▶ _Assigned task_:
Using the data below, return every line that holds the word "cells".

<<<<

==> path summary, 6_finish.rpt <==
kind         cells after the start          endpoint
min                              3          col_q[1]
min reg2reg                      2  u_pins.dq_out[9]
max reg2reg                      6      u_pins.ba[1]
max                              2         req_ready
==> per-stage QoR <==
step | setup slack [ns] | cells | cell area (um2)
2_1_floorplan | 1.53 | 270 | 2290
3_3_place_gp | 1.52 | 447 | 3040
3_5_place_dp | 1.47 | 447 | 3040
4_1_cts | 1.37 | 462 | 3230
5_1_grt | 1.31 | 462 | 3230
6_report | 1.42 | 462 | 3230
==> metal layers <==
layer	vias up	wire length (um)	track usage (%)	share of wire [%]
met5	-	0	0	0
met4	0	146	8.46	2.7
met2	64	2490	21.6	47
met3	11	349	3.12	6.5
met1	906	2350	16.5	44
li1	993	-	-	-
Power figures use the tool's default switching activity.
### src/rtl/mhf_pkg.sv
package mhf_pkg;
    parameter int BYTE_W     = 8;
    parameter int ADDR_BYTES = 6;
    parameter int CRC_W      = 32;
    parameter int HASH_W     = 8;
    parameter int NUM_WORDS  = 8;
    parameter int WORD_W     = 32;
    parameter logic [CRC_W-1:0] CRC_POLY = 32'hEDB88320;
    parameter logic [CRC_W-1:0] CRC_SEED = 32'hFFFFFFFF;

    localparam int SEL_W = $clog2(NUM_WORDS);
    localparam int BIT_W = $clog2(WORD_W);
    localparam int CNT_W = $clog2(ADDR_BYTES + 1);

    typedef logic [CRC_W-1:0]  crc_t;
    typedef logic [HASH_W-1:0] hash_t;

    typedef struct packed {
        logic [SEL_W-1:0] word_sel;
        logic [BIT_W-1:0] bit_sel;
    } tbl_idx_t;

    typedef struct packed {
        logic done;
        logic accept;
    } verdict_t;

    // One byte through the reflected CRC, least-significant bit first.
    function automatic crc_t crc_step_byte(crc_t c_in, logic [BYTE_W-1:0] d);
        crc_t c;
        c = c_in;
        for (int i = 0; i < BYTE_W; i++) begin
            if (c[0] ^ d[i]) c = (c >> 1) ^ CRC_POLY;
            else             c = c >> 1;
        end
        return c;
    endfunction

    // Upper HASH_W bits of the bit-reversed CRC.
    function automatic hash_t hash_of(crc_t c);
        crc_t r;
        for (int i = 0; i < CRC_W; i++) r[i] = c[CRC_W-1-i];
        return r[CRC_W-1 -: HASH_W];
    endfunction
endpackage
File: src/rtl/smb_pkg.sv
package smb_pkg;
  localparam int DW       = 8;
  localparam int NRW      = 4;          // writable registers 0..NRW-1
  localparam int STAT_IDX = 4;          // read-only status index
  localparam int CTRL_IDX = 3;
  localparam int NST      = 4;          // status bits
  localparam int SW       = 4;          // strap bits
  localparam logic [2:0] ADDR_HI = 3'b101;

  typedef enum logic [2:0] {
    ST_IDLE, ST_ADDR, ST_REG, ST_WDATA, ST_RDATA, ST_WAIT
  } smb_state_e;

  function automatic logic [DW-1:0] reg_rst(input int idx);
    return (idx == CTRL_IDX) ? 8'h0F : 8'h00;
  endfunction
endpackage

>>>>

▶ _Written answer_:
kind         cells after the start          endpoint
step | setup slack [ns] | cells | cell area (um2)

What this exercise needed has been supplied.